We will use local anesthesia on your urethra, so you will be awake during the procedure and can eat and drink normally before your appointment.  You may be offered an oral sedative which you should take at least 30 minutes prior to your appointment.  If we need to use general anesthesia — which means you will be unconscious during the cystoscopy — we will let you know in advance as you may need to fast beforehand and schedule time in an operating room.

You may experience slight discomfort during the procedure and you may feel an urgent need to urinate.  This is normal and expected.

The doctor may prescribe an antibiotic to prevent infection before or after the cystoscopy. Someone will need to accompany you to the cystoscopy appointment, as we do not allow patients to drive themselves home after the procedure if they have taken a sedative.  If you did not, you may drive home on your own.

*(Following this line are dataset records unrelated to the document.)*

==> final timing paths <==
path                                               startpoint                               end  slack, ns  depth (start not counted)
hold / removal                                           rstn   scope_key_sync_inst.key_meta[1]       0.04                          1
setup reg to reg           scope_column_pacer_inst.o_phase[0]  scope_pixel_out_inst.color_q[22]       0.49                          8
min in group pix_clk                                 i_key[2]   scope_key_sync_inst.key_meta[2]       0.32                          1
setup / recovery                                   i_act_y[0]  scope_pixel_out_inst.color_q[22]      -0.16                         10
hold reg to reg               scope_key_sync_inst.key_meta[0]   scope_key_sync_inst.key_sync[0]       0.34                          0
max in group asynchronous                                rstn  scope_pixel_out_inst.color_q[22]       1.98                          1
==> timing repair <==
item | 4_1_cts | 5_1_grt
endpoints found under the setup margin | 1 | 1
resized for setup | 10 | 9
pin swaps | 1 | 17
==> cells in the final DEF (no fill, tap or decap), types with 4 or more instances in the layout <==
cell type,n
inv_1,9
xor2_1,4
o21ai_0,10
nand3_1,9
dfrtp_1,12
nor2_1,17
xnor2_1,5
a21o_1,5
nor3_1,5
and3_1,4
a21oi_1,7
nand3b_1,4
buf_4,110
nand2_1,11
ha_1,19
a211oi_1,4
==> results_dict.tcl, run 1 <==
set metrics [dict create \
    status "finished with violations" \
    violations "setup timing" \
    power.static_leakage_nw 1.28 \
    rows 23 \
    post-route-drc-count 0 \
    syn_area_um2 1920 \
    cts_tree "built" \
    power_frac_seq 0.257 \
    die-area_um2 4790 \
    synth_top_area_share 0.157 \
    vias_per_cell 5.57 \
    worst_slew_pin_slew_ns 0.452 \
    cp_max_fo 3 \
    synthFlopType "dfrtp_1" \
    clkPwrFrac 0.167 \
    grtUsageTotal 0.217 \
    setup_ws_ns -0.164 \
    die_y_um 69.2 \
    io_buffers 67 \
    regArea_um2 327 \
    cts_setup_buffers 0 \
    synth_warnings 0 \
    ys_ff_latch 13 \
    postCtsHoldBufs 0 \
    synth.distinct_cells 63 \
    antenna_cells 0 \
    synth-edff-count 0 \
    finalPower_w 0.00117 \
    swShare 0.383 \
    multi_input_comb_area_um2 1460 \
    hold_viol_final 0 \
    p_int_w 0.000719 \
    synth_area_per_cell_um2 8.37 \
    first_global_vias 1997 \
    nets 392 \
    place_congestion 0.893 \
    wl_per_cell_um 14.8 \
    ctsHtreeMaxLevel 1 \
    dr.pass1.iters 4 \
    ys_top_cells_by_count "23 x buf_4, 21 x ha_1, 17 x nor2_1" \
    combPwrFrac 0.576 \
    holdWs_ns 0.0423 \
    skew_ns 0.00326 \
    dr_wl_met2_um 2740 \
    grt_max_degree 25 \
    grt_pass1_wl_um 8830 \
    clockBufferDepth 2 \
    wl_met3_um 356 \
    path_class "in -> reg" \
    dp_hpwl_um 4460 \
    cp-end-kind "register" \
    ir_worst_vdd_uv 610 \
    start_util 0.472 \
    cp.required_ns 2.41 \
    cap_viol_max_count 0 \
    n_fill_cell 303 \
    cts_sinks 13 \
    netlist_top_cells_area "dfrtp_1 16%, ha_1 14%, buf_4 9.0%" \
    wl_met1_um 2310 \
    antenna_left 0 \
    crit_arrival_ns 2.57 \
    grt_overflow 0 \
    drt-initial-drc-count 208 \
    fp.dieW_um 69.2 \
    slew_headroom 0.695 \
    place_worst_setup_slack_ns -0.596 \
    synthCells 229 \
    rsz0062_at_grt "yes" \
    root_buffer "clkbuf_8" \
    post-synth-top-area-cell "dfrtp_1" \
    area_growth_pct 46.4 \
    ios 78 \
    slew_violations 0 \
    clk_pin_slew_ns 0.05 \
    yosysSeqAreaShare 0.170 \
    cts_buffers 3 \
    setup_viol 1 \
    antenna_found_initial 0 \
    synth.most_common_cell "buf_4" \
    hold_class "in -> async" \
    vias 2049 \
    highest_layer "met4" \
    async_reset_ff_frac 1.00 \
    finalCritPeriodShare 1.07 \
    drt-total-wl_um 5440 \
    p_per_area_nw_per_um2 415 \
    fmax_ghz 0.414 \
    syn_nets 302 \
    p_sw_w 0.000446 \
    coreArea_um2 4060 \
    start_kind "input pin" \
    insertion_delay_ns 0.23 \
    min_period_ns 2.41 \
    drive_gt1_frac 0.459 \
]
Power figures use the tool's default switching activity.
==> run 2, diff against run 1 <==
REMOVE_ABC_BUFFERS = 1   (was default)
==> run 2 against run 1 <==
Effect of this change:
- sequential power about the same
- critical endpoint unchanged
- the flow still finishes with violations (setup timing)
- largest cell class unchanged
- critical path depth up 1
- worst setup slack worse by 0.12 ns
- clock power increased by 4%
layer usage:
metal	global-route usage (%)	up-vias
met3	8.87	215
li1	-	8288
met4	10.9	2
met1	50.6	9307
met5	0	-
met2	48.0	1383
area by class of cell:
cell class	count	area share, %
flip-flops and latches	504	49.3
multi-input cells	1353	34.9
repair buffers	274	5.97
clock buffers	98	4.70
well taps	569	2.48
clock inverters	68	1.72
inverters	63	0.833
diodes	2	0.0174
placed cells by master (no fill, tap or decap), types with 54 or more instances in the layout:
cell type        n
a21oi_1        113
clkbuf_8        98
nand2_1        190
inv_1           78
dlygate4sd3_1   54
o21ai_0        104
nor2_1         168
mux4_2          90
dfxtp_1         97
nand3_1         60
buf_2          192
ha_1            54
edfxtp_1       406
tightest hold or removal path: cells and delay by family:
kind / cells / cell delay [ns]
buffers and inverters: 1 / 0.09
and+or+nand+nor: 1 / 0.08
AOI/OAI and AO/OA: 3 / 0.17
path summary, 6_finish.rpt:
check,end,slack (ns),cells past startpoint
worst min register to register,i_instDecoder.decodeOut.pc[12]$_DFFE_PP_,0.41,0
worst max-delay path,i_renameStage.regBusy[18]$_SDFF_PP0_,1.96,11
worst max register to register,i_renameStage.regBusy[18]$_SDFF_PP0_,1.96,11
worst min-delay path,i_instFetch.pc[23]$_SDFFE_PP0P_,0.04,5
### src/axis_skid.sv
`timescale 1ns/100ps

module axis_skid #(
  parameter bit BYPASS = 1'b0
) (
  input  logic           clock,
  input  logic           reset,
  input  logic           s_tvalid_i,
  output logic           s_tready_o,
  input  logic           s_tlast_i,
  input  pkt_pkg::data_t s_tdata_i,
  output logic           m_tvalid_o,
  input  logic           m_tready_i,
  output logic           m_tlast_o,
  output pkt_pkg::data_t m_tdata_o
);

  if (BYPASS) begin : g_bypass

    assign s_tready_o = m_tready_i;
    assign m_tvalid_o = s_tvalid_i;
    assign m_tlast_o  = s_tlast_i;
    assign m_tdata_o  = s_tdata_i;

  end else begin : g_skid

    logic           out_valid_q, out_last_q;
    logic           skid_valid_q, skid_last_q;
    pkt_pkg::data_t out_data_q, skid_data_q;
    logic           out_free_w;

    // Output register can take a new beat this cycle
    assign out_free_w = !out_valid_q || m_tready_i;

    // Ready depends only on a flop, so the path from m_tready_i ends here
    assign s_tready_o = !skid_valid_q;

    always_ff @(posedge clock) begin
      if (reset) begin
        out_valid_q  <= 1'b0;
        skid_valid_q <= 1'b0;
      end else if (out_free_w) begin
        out_valid_q  <= skid_valid_q || s_tvalid_i;
        skid_valid_q <= 1'b0;
      end else if (s_tvalid_i && !skid_valid_q) begin
        // Output stalled, park the incoming beat
        skid_valid_q <= 1'b1;
      end
    end

    always_ff @(posedge clock) begin
      if (out_free_w) begin
        {out_last_q, out_data_q} <= skid_valid_q ? {skid_last_q, skid_data_q}
                                                 : {s_tlast_i, s_tdata_i};
      end else if (!skid_valid_q) begin
        {skid_last_q, skid_data_q} <= {s_tlast_i, s_tdata_i};
      end
    end

    assign m_tvalid_o = out_valid_q;
    assign m_tlast_o  = out_last_q;
    assign m_tdata_o  = out_data_q;

  end

endmodule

What is the recovery time?

After the procedure, most patients find that they need to take it easy for the rest of the day, and may need to refrain from exercise or sexual intercourse for a couple of days due to mild soreness in the urethra. As this is not a surgery, your desired level of physical activity is more about your comfort than anything else, and we typically tell patients to resume work, exercise, and sex when they feel up to it.

You will need to increase your water intake for the first several hours after the procedure to help flush out the bladder and keep the flow of urine moving.

The most common side effects from the procedure are below and typically clear up within a day or two

  • Burning sensation while urinating
  • Blood in the urine, or pink-colored urine
  • Frequent urination

It is important to urinate when you feel the urge, as attempting to hold it in could cause a blood clot. Applying a heated compress — like a warm washcloth — over the urethra several times a day can help with soreness.

It is rare that patients develop more serious complications from a cystoscopy, but occasionally, further complications may occur, including:

  • Urethritis, or swelling of the urethra, can stop the flow of urine. If you have not urinated for over 8 hours, notify the doctor.
  • Continued bleeding. Normal amounts of blood will cause urine to have a pinkish tinge, but if bleeding is heavy, the consistency of the blood is thick, or bleeding continues past three days post-procedure, notify the doctor.
  • Infection, including a UTI. This is not usually an issue since antibiotics are prescribed, but if you notice sudden back pain, fever, nausea, or a foul smell when you urinate, contact the doctor.

Cystoscopy is an extremely common procedure in our office. We use first-rate cystoscopy devices and medical imaging equipment to view the urinary tract clearly and in great detail. If you are suffering from issues like frequent bladder infections, incontinence, or an enlarged prostate gland, we may suggest a cystoscopy procedure to get a better look and provide an accurate diagnosis so we can treat the problem effectively.